当前位置:网站首页>Statistical analysis - data level description of descriptive statistics

Statistical analysis - data level description of descriptive statistics

2022-06-25 15:11:00 A window full of stars and milky way

Generally speaking, the numerical characteristics of a set of sample data can be described from three aspects :

  1. Level of data ( It can also be called centralized trend or position measurement ), Reflecting data Value size

  2. Differences in data , Reflect the... Between data The degree of dispersion

  3. The distribution shape of the data , Reflecting the distribution of data skewness and kurtosis

Statistics describing the level

Data level refers to the size of the value , The statistics that describe the level of data are The average , quantile , The number of , At the same time, these statistics can also be used to describe the Concentration trend degree .

The average

** Simple average (simple mean)** Formula :

x ˉ = x 1 + x 2 + x 3 + . . . + x n n = ∑ i = 1 n x i n \bar{x} = \frac{x_{1}+x_{2}+x_{3}+...+x_{n}}{n} = \frac{\sum_{i=1}^{n}x_{i}}{n} xˉ=nx1+x2+x3+...+xn=ni=1nxi

Weighted average (weighted mean): If the sample is divided into K Group , Group median for each group ( The average of the upper and lower limits of the group ) by m1,m2,…,mk The frequency of each group is expressed in f1,f2,…,fk Express , Then the formula for calculating the average number of samples is :
x ˉ = m 1 f 1 + m 2 f 2 + m 3 f 3 + . . . + m k f k f 1 + f 2 + f 3 + . . . + f k = ∑ i = 1 k m i f i ∑ i = 1 k f i \bar{x} = \frac{m_{1}f_{1}+m_{2}f_{2}+m_{3}f_{3}+...+m_{k}f_{k}}{f_{1}+f_{2}+f_{3}+...+f_{k}} = \frac{\sum_{i=1}^{k}m_{i}f_{i}}{\sum_{i=1}^{k}f_{i}} xˉ=f1+f2+f3+...+fkm1f1+m2f2+m3f3+...+mkfk=i=1kfii=1kmifi

Generally speaking , The overall average is unknown , Because we can't get the total data , So we often infer the average of the population from the average of the samples .

R Method

#  stay  R Find a simple average in 
load(".\\tongjixue\\example\\ch3\\example3_1.RData")    # 30 Scores of students 
head(example3_1,5)   #  Before the exhibition 5 Scores of students 
mean(example3_1$ fraction )  #  Average the scores 


# mean(x, trim = 0, na.rm = FALSE, ...)
# x -  vector 
# trim -  The value is 0~0.5 Between , for example trim=0.1, It means sorting before calculation , Then remove the front 10% And after 10% The data of , Finally, calculate the average of the remaining data 
# na.rm -  The default is FALSE, When it comes to TRUE when , Indicates that missing values in the data are removed .( Cannot calculate when there is a missing value in the data )
fraction
85
55
91
66
79
80
#  stay  R Find the weighted average in 
load(".\\tongjixue\\example\\ch3\\example3_2.RData") 
example3_2

weighted.mean(example3_2$ Group median , example3_2$ The number of )

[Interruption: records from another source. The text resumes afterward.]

<file path="config.mk">
export PLATFORM = sky130hd
export DESIGN_NAME = func_sweep_ctrl
export DESIGN_NICKNAME = d
export VERILOG_FILES = /design/src/rtl/func_sweep_ctrl.sv
export SDC_FILE = /design/constraint.sdc
export NUM_CORES = 1
export LEC_CHECK = 0
export ABC_AREA = 1
export CAP_MARGIN = 15
export CORE_MARGIN = 2
export CORE_UTILIZATION = 38
export DETAILED_ROUTE_END_ITERATION = 10
export SLEW_MARGIN = 20
export SYNTH_ARGS = -nofsm -noshare
export SYNTH_HDL_FRONTEND = slang
export SYNTH_SLANG_ARGS = --single-unit
</file>
<file path="constraint.sdc">
create_clock -name clk -period 1.8 [get_ports clk]
set_clock_uncertainty 0.05 [all_clocks]
set_input_delay 0.36 -clock clk [delete_from_list [all_inputs] [get_ports clk]]
set_output_delay 0.36 -clock clk [all_outputs]
set_load 0.02 [all_outputs]
</file>
<file path="src/rtl/func_sweep_ctrl.sv">
// -----------------------------------------------------------------------------
// func_sweep_ctrl
//
// Self-test and characterisation sequencer for the 4-input function unit
// F = AC + ABC' + BD + A'C'D'. A start pulse walks {A,B,C,D} through indices
// 0..15 (A is the MSB). Each index is held for SETTLE cycles before F is
// sampled. Samples build a captured truth table and are compared against
// GOLDEN to produce an error count, the first failing index and a pass flag.
//
// Per-vector timing: DRIVE (1) + WAIT (SETTLE) + SAMPLE (1) = SETTLE+2
// cycles. A sweep therefore lasts 16*(SETTLE+2) cycles, followed by a single
// DONE cycle.
//
// Parameters
//   SETTLE          settle cycles between driving a vector and sampling (0..15)
//   GOLDEN          expected F per index, bit i = F for {A,B,C,D} = i
//
// Ports
//   clk             system clock, rising edge
//   rst             synchronous active-high reset
//   start           begin a sweep; honoured only in IDLE, and not with abort
//   abort           cancel a sweep in DRIVE/WAIT/SAMPLE; partial results kept
//   F               output of the function unit under control
//   A, B, C, D      function unit inputs, A = idx[3] ... D = idx[0]
//   busy            sweep in progress
//   done            one-cycle pulse on normal completion (decode of DONE)
//   pass            high after a completed sweep with zero mismatches
//   captured        sampled F per index
//   err_count       mismatches in the current or last sweep (0..16)
//   first_err       index of the first mismatch
//   first_err_valid first_err holds a valid index
// -----------------------------------------------------------------------------
module func_sweep_ctrl #(
  parameter int unsigned SETTLE = 2,
  parameter logic [15:0] GOLDEN = 16'hFCB1
) (
  input  logic        clk,
  input  logic        rst,
  input  logic        start,
  input  logic        abort,
  input  logic        F,
  output logic        A,
  output logic        B,
  output logic        C,
  output logic        D,
  output logic        busy,
  output logic        done,
  output logic        pass,
  output logic [15:0] captured,
  output logic [4:0]  err_count,
  output logic [3:0]  first_err,
  output logic        first_err_valid
);

  localparam logic [3:0] SETTLE_CYC = 4'(SETTLE);

  typedef enum logic [2:0] {
    S_IDLE,
    S_DRIVE,
    S_WAIT,
    S_SAMPLE,
    S_DONE
  } state_t;

  state_t      state_q, state_d;
  logic [3:0]  idx_q, idx_d;
  logic [3:0]  cnt_q, cnt_d;
  logic        busy_q, busy_d;
  logic        pass_q, pass_d;
  logic [15:0] captured_q, captured_d;
  logic [4:0]  err_count_q, err_count_d;
  logic [3:0]  first_err_q, first_err_d;
  logic        first_err_valid_q, first_err_valid_d;
  logic        abort_busy;

  // Abort only acts in the sweep states; IDLE ignores it and DONE always
  // completes so a finished sweep can never be lost.
  assign abort_busy = abort &&
                      ((state_q == S_DRIVE) || (state_q == S_WAIT) || (state_q == S_SAMPLE));

  always_comb begin
    // NOTE: every next-state signal gets a hold default first, so no path
    // through the case below can leave one unassigned and infer a latch.
    state_d           = state_q;
    idx_d             = idx_q;
    cnt_d             = cnt_q;
    busy_d            = busy_q;
    pass_d            = pass_q;
    captured_d        = captured_q;
    err_count_d       = err_count_q;
    first_err_d       = first_err_q;
    first_err_valid_d = first_err_valid_q;

    if (abort_busy) begin
      // Partial results stay visible; an aborting SAMPLE records nothing.
      state_d = S_IDLE;
      idx_d   = '0;
      busy_d  = 1'b0;
    end else begin
      unique case (state_q)
        S_IDLE: begin
          if (start && !abort) begin
            state_d           = S_DRIVE;
            idx_d             = '0;
            busy_d            = 1'b1;
            pass_d            = 1'b0;
            captured_d        = '0;
            err_count_d       = '0;
            first_err_d       = '0;
            first_err_valid_d = 1'b0;
          end
        end

        S_DRIVE: begin
          if (SETTLE_CYC == 4'd0) begin
            state_d = S_SAMPLE;
          end else begin
            state_d = S_WAIT;
            cnt_d   = SETTLE_CYC;
          end
        end

        // cnt counts SETTLE..1, so WAIT lasts exactly SETTLE cycles.
        S_WAIT: begin
          cnt_d = cnt_q - 4'd1;
          if (cnt_q == 4'd1) begin
            state_d = S_SAMPLE;
          end
        end

        S_SAMPLE: begin
          captured_d[idx_q] = F;
          if (F != GOLDEN[idx_q]) begin
            err_count_d = err_count_q + 5'd1;
            if (!first_err_valid_q) begin
              first_err_d       = idx_q;
              first_err_valid_d = 1'b1;
            end
          end
          if (idx_q == 4'd15) begin
            state_d = S_DONE;
          end else begin
            idx_d   = idx_q + 4'd1;
            state_d = S_DRIVE;
          end
        end

        // err_count_q already includes the final sample here.
        S_DONE: begin
          state_d = S_IDLE;
          idx_d   = '0;
          busy_d  = 1'b0;
          pass_d  = (err_count_q == 5'd0);
        end

        default: begin
          state_d = S_IDLE;
          idx_d   = '0;
          busy_d  = 1'b0;
        end
      endcase
    end
  end

  // NOTE: state registers use non-blocking assignments so every flop samples
  // the pre-edge values, independent of statement order.
  always_ff @(posedge clk) begin
    if (rst) begin
      state_q           <= S_IDLE;
      idx_q             <= '0;
      cnt_q             <= '0;
      busy_q            <= 1'b0;
      pass_q            <= 1'b0;
      captured_q        <= '0;
      err_count_q       <= '0;
      first_err_q       <= '0;
      first_err_valid_q <= 1'b0;
    end else begin
      state_q           <= state_d;
      idx_q             <= idx_d;
      cnt_q             <= cnt_d;
      busy_q            <= busy_d;
      pass_q            <= pass_d;
      captured_q        <= captured_d;
      err_count_q       <= err_count_d;
      first_err_q       <= first_err_d;
      first_err_valid_q <= first_err_valid_d;
    end
  end

  assign A               = idx_q[3];
  assign B               = idx_q[2];
  assign C               = idx_q[1];
  assign D               = idx_q[0];
  assign busy            = busy_q;
  assign done            = (state_q == S_DONE);
  assign pass            = pass_q;
  assign captured        = captured_q;
  assign err_count       = err_count_q;
  assign first_err       = first_err_q;
  assign first_err_valid = first_err_valid_q;

endmodule

</file>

# weighted.mean(x, w,...,na.rm=FALSE)
# x -  The object for calculating the weighted average , Corresponding to  f
# w -  The corresponding weight vector , It is equivalent to  m
grouping Group median The number of
60 following 55 3
60—70 65 4
70—80 75 4
80—90 85 10
90—10095 9
81

python Method

import numpy as np
import pandas as pd
from IPython.core.interactiveshell import InteractiveShell
InteractiveShell.ast_node_interactivity = "all"    # jupyter The results are displayed in multiple lines 

data_1 = np.array([[1, 2], [3, 4]])   #  matrix 
data_2 = pd.DataFrame(data_1)  #  Data frame 
data_2
01
012
134
#  stay  python Find a simple average in 


#  Using the method of data frame 
data_2.mean()


# data.mean(axis=None, skipna=True)
# axis -  The default is axis=None, That is, output the average value of each column 
# skipna: Boolean value , The default is True, Exclude... When calculating the result NA / null value 


#  Use  numpy Function of 
np.mean(data_1,axis=(1,0))


# np.mean(data, axis=None)
# axis -  The default is axis=None, If it's a tuple , Then calculate the average value on multiple axes . for example (0,1) Calculate the average of all data in rows and columns .
0    2.0
1    3.0
dtype: float64

2.5
#  Import data 
data_2 = pd.read_csv('.\\tongjixue\\example\\ch3\\example3_2.csv',engine='python')
data_2
grouping Group median The number of
060 following 553
160—70654
270—80754
380—908510
490—100959
#  stay python Seek in the middle   Weighted average 

np.average(data_2[' Group median '],weights=data_2[' The number of '])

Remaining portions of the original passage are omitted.